On his own, Michael Jordan won scoring titles. He was Defensive Player of the Year, MVP and the slam dunk champion. Larry Bird once summed up his play after a playoff game with the comment: “I think he’s God disguised as Michael Jordan.”
But he couldn’t fully become who he was as a basketball player without the full support of others.
Scottie Pippen was one of the greatest players of all time. He might have been the best defender in the league during the Bulls’ championship run, and he thrived in the triangle offense. But by himself, he only got so far.
I love what Jordan said about his growing relationship with Pippen during those battles against Detroit: “The thing about (Pippen) is if you stand next to him, you make him stronger. All those Detroit times when Rodman wanted to pick on him, he needed someone there to say, ‘I’ll fight with you; just fight.’ Scottie and I bonded because he felt like, ‘Ok, he has someone that he can count on,’ and I’m like, ‘Ok, I have someone I can count on.’ Then Horace came right behind that.”
“I’ll fight with you; just fight!” Imagine what it must have felt like to have the greatest basketball player in the world back you like that!
So who are the people in your life who help you fight? Who’s present in your life telling you, “I’ll fight with you; just fight”?
Even the author of Ecclesiastes, a great king and a teacher of true wisdom who sought to find the meaning of life, claims that “Two are better than one because they have a good reward for their toil. For if they fall, one will lift up his fellow” (Ecclesiastes 4:9,10).
And when it comes to fighting, verse 12 says, “A person standing alone can be attacked and defeated, but two can stand back-to-back and conquer. Three are even better, for a triple-braided cord is not easily broken.”
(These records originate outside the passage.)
### src/rtl/mit_buf_if.sv
`timescale 1ns/1ps
`default_nettype none

interface mit_buf_if;
   logic img_ready;
   logic img_take;
   logic busy;
   logic done;

   modport acq
   (
      output img_ready,
      input  img_take,
      input  busy,
      input  done
   );

   modport proc
   (
      input  img_ready,
      output img_take,
      output busy,
      output done
   );
endinterface : mit_buf_if

`default_nettype wire

### src/rtl/mit_proc_seq.sv
`timescale 1ns/1ps
`default_nettype none

module mit_proc_seq
   import mit_pkg::*;
(
   input  wire logic sys_clk,
   input  wire logic reset_n,
   mit_buf_if.proc   buf_bus,
   output logic      xfer_start,
   input  wire logic xfer_done_in,
   output logic      conv_start,
   input  wire logic conv_done_in,
   output logic      meas_start,
   input  wire logic meas_done_in
);

   typedef struct packed
   {
      mit_proc_t ph;
      logic      take;
      logic      xfer;
      logic      conv;
      logic      meas;
      logic      done;
   } mit_seq_state_t;

   mit_seq_state_t st;
   mit_seq_state_t next_st;

   always_comb
   begin
      next_st      = st;
      next_st.take = 1'b0;
      next_st.xfer = 1'b0;
      next_st.conv = 1'b0;
      next_st.meas = 1'b0;
      next_st.done = 1'b0;
      case (st.ph)
         MIT_PROC_IDLE:
         begin
            if (buf_bus.img_ready)
            begin
               next_st.take = 1'b1;
               next_st.xfer = 1'b1; // RULE11
               next_st.ph   = MIT_PROC_XFER;
            end
         end
         MIT_PROC_XFER:
         begin
            if (xfer_done_in)
            begin
               next_st.conv = 1'b1; // RULE11
               next_st.ph   = MIT_PROC_CONV;
            end
         end
         MIT_PROC_CONV:
         begin
            if (conv_done_in)
            begin
               next_st.meas = 1'b1; // RULE11
               next_st.ph   = MIT_PROC_MEAS;
            end
         end
         MIT_PROC_MEAS:
         begin
            if (meas_done_in)
            begin
               next_st.done = 1'b1;
               next_st.ph   = MIT_PROC_IDLE;
            end
         end
         default:
         begin
            next_st.ph = MIT_PROC_IDLE;
         end
      endcase
   end

   always_ff @(posedge sys_clk)
   begin
      if (!reset_n)
      begin
         st <= '{ph: MIT_PROC_IDLE, default: 1'b0};
      end
      else
      begin
         st <= next_st;
      end
   end

   assign buf_bus.img_take = st.take;
   assign buf_bus.busy     = (st.ph != MIT_PROC_IDLE);
   assign buf_bus.done     = st.done;
   assign xfer_start       = st.xfer;
   assign conv_start       = st.conv;
   assign meas_start       = st.meas;

   property p_xfer_then_conv;
      @(posedge sys_clk) disable iff (!reset_n)
      (st.ph == MIT_PROC_XFER) && xfer_done_in |=> conv_start ##1 !conv_start;
   endproperty
   a_xfer_then_conv: assert property (p_xfer_then_conv) else $error("conversion did not follow transfer"); // RULE11

   property p_conv_then_meas;
      @(posedge sys_clk) disable iff (!reset_n)
      meas_start |-> $past(st.ph == MIT_PROC_CONV) && $past(conv_done_in);
   endproperty
   a_conv_then_meas: assert property (p_conv_then_meas) else $error("measurement began before conversion"); // RULE11

endmodule : mit_proc_seq

`default_nettype wire

### src/rtl/mit_trigger_top.sv
`timescale 1ns/1ps
`default_nettype none

// Notes on behaviour
// (RULE1) Overlap mode: ready returns once image loading ends, not processing.
// (RULE2) Camera acquisition of a new trigger runs while previous image is processed.
// (RULE3) Pulse exposure-done when camera exposure completes; length set by shutter.
// (RULE4) Ready goes active once the image sits fully in the camera buffer.
// (RULE5) Triggers accepted only while ready; controller waits for ready first.
// (RULE6) With all image slots used, ready stays low until current processing ends.
// (RULE7) Error output rises when a trigger arrives while ready is low.
// (RULE8) Fieldbus controller gates triggers on the trigger-ready status bit.
// (RULE9) Controller limits trigger rate; excess triggers may be skipped.
// (RULE10) No overlap for multi-camera, HDR, repeated unit, serial triggers, built-in light.
// (RULE11) Loaded image moves to main memory, then RGB conversion, then measurement.
// (RULE12) Ready drops on accepting a trigger until its image is loaded.
module mit_trigger_top
   import mit_pkg::*;
#(
   parameter int unsigned MAX_IMAGES = MIT_MAX_IMAGES_DEF
)
(
   input  wire logic sys_clk,
   input  wire logic reset_n,
   input  wire logic step_pin,
   input  wire logic cmd_trigger,
   input  wire logic exposure_pin,
   input  wire logic load_done_in,
   input  wire logic overlap_enable,
   input  wire logic multi_camera_flow,
   input  wire logic hdr_flow,
   input  wire logic repeated_unit_flow,
   input  wire logic serial_trigger_src,
   input  wire logic builtin_light,
   input  wire logic error_clear,
   output logic      ready,
   output logic      trigger_ready_status,
   output logic      error_out,
   output logic      exposure_start,
   output logic      exposure_done_out,
   output logic      overlap_active,
   output logic      xfer_start,
   input  wire logic xfer_done_in,
   output logic      conv_start,
   input  wire logic conv_done_in,
   output logic      meas_start,
   input  wire logic meas_done_in
);

   localparam int unsigned CW = $clog2(MAX_IMAGES + 1);
   localparam logic [CW-1:0] CNT_MAX = CW'(MAX_IMAGES);

   typedef struct packed
   {
      mit_acq_t                   acq;
      logic [MIT_SYNC_STAGES-1:0] step_sync;
      logic [MIT_SYNC_STAGES-1:0] exp_sync;
      logic                       step_lvl;
      logic                       exp_lvl;
      logic [CW-1:0]              count;
      logic                       full;
      logic                       err;
      logic                       exp_start;
      logic                       exp_done;
   } mit_top_state_t;

   mit_top_state_t st;
   mit_top_state_t next_st;

   mit_buf_if buf_bus ();

   logic ovl_ok;
   logic step_rise;
   logic exp_rise;
   logic trig;
   logic accept;
   logic loaded;

   // A filtered level only moves once the last two stages agree
   function automatic logic mit_rise(input logic [MIT_SYNC_STAGES-1:0] s, input logic lvl);
      mit_rise = (s[1] == s[2]) && s[2] && !lvl;
   endfunction : mit_rise

   assign ovl_ok = overlap_enable && !(multi_camera_flow || hdr_flow || repeated_unit_flow ||
                                       serial_trigger_src || builtin_light); // RULE10

   assign step_rise = mit_rise(st.step_sync, st.step_lvl);
   assign exp_rise  = mit_rise(st.exp_sync, st.exp_lvl);
   assign trig      = step_rise || cmd_trigger;
   assign loaded    = (st.acq == MIT_ACQ_LOAD) && load_done_in;

   // Without overlap the whole chain must drain before the next trigger
   always_comb
   begin
      if (st.acq != MIT_ACQ_READY)
      begin
         ready = 1'b0; // RULE12
      end
      else if (ovl_ok)
      begin
         ready = !st.full && (st.count < CNT_MAX); // RULE1 RULE6
      end
      else
      begin
         ready = (st.count == '0) && !buf_bus.busy; // RULE10
      end
   end

   assign accept = trig && ready; // RULE5

   always_comb
   begin
      next_st           = st;
      next_st.exp_start = 1'b0;
      next_st.exp_done  = 1'b0;
      next_st.step_sync = {st.step_sync[MIT_SYNC_STAGES-2:0], step_pin};
      next_st.exp_sync  = {st.exp_sync[MIT_SYNC_STAGES-2:0], exposure_pin};
      if (st.step_sync[1] == st.step_sync[2])
      begin
         next_st.step_lvl = st.step_sync[2];
      end
      if (st.exp_sync[1] == st.exp_sync[2])
      begin
         next_st.exp_lvl = st.exp_sync[2];
      end
      case (st.acq)
         MIT_ACQ_READY:
         begin
            if (accept)
            begin
               next_st.exp_start = 1'b1; // RULE2
               next_st.acq       = MIT_ACQ_EXPOSE;
            end
         end
         MIT_ACQ_EXPOSE:
         begin
            if (exp_rise)
            begin
               next_st.exp_done = 1'b1; // RULE3
               next_st.acq      = MIT_ACQ_LOAD;
            end
         end
         MIT_ACQ_LOAD:
         begin
            if (load_done_in)
            begin
               next_st.acq = MIT_ACQ_READY; // RULE4
            end
         end
         default:
         begin
            next_st.acq = MIT_ACQ_READY;
         end
      endcase
      // Slot count: loaded images in, images moved to main memory out
      if (loaded && !buf_bus.img_take)
      begin
         next_st.count = st.count + CW'(1);
      end
      else if (!loaded && buf_bus.img_take && (st.count != '0))
      begin
         next_st.count = st.count - CW'(1);
      end
      // Freeing a slot is not enough; the running measurement must finish
      if (loaded && (next_st.count == CNT_MAX))
      begin
         next_st.full = 1'b1; // RULE6
      end
      else if (buf_bus.done)
      begin
         next_st.full = 1'b0; // RULE6
      end
      // An early trigger wins over a clear in the same cycle
      if (trig && !ready)
      begin
         next_st.err = 1'b1; // RULE7
      end
      else if (error_clear)
      begin
         next_st.err = 1'b0;
      end
   end

   always_ff @(posedge sys_clk)
   begin
      if (!reset_n)
      begin
         st <= '{acq: MIT_ACQ_READY, count: '0, err: MIT_ERROR_RST, default: '0};
      end
      else
      begin
         st <= next_st;
      end
   end

   assign buf_bus.img_ready    = (st.count != '0);
   assign trigger_ready_status = ready; // RULE8
   assign error_out            = st.err;
   assign exposure_start       = st.exp_start;
   assign exposure_done_out    = st.exp_done;
   assign overlap_active       = ovl_ok;

   mit_proc_seq u_proc
   (
      .sys_clk      (sys_clk),
      .reset_n      (reset_n),
      .buf_bus      (buf_bus.proc),
      .xfer_start   (xfer_start),
      .xfer_done_in (xfer_done_in),
      .conv_start   (conv_start),
      .conv_done_in (conv_done_in),
      .meas_start   (meas_start),
      .meas_done_in (meas_done_in)
   );

   property p_drop_on_accept;
      @(posedge sys_clk) disable iff (!reset_n)
      accept |=> !ready throughout (st.acq != MIT_ACQ_READY);
   endproperty
   a_drop_on_accept: assert property (p_drop_on_accept) else $error("ready stayed high after a trigger"); // RULE12

   property p_start_needs_ready;
      @(posedge sys_clk) disable iff (!reset_n)
      exposure_start |-> $past(ready) && $past(trig);
   endproperty
   a_start_needs_ready: assert property (p_start_needs_ready) else $error("acquisition began without ready"); // RULE5

   property p_exposure_pulse;
      @(posedge sys_clk) disable iff (!reset_n)
      (st.acq == MIT_ACQ_EXPOSE) && exp_rise |=> exposure_done_out ##1 !exposure_done_out;
   endproperty
   a_exposure_pulse: assert property (p_exposure_pulse) else $error("exposure-done pulse missing"); // RULE3

   property p_ready_after_load;
      @(posedge sys_clk) disable iff (!reset_n)
      loaded && ovl_ok && !st.full && (st.count < CNT_MAX - CW'(1)) && !buf_bus.done
         |=> ready || $past(buf_bus.img_take) || !ovl_ok;
   endproperty
   a_ready_after_load: assert property (p_ready_after_load) else $error("ready not raised after load"); // RULE4 RULE1

   property p_err_on_early;
      @(posedge sys_clk) disable iff (!reset_n)
      trig && !ready |=> error_out [*2];
   endproperty
   a_err_on_early: assert property (p_err_on_early) else $error("early trigger did not flag error"); // RULE7

   property p_full_holds;
      @(posedge sys_clk) disable iff (!reset_n)
      st.full && !buf_bus.done |=> !ready;
   endproperty
   a_full_holds: assert property (p_full_holds) else $error("ready rose with image slots exhausted"); // RULE6

   property p_no_overlap;
      @(posedge sys_clk) disable iff (!reset_n)
      !ovl_ok && (buf_bus.busy || buf_bus.img_ready) |-> !ready;
   endproperty
   a_no_overlap: assert property (p_no_overlap) else $error("overlap used where not allowed"); // RULE10

   property p_overlap_ready;
      @(posedge sys_clk) disable iff (!reset_n)
      ovl_ok && buf_bus.busy && (st.acq == MIT_ACQ_READY) && !st.full && (st.count < CNT_MAX) |-> ready;
   endproperty
   a_overlap_ready: assert property (p_overlap_ready) else $error("ready held off during processing"); // RULE2

   c_overlap_accept: cover property (@(posedge sys_clk) disable iff (!reset_n) accept && buf_bus.busy);
   c_slots_full: cover property (@(posedge sys_clk) disable iff (!reset_n) $rose(st.full));
   c_early_trigger: cover property (@(posedge sys_clk) disable iff (!reset_n) trig && !ready);
   c_full_release: cover property (@(posedge sys_clk) disable iff (!reset_n) st.full ##1 !st.full ##[1:20] accept);

endmodule : mit_trigger_top

`default_nettype wire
We don’t need to face the Detroit Pistons to reinforce our God-given need for each other. It might help – but ultimately this is something we were made for. Sure, we can do a lot on our own, but we aren’t a complete reflection of who God is without others willing to fight alongside us.
And even when we find those who will fight alongside us, we still need that third strand. Some battles need to be fought for us.
Jesus was the one who came to fight for us so that our sins could be forgiven. That’s one battle none of us could have emerged victorious from on our own. He gives us the chance to experience ultimate victory – a relationship with God that lasts forever and surpasses all trophies, medals and championship rings.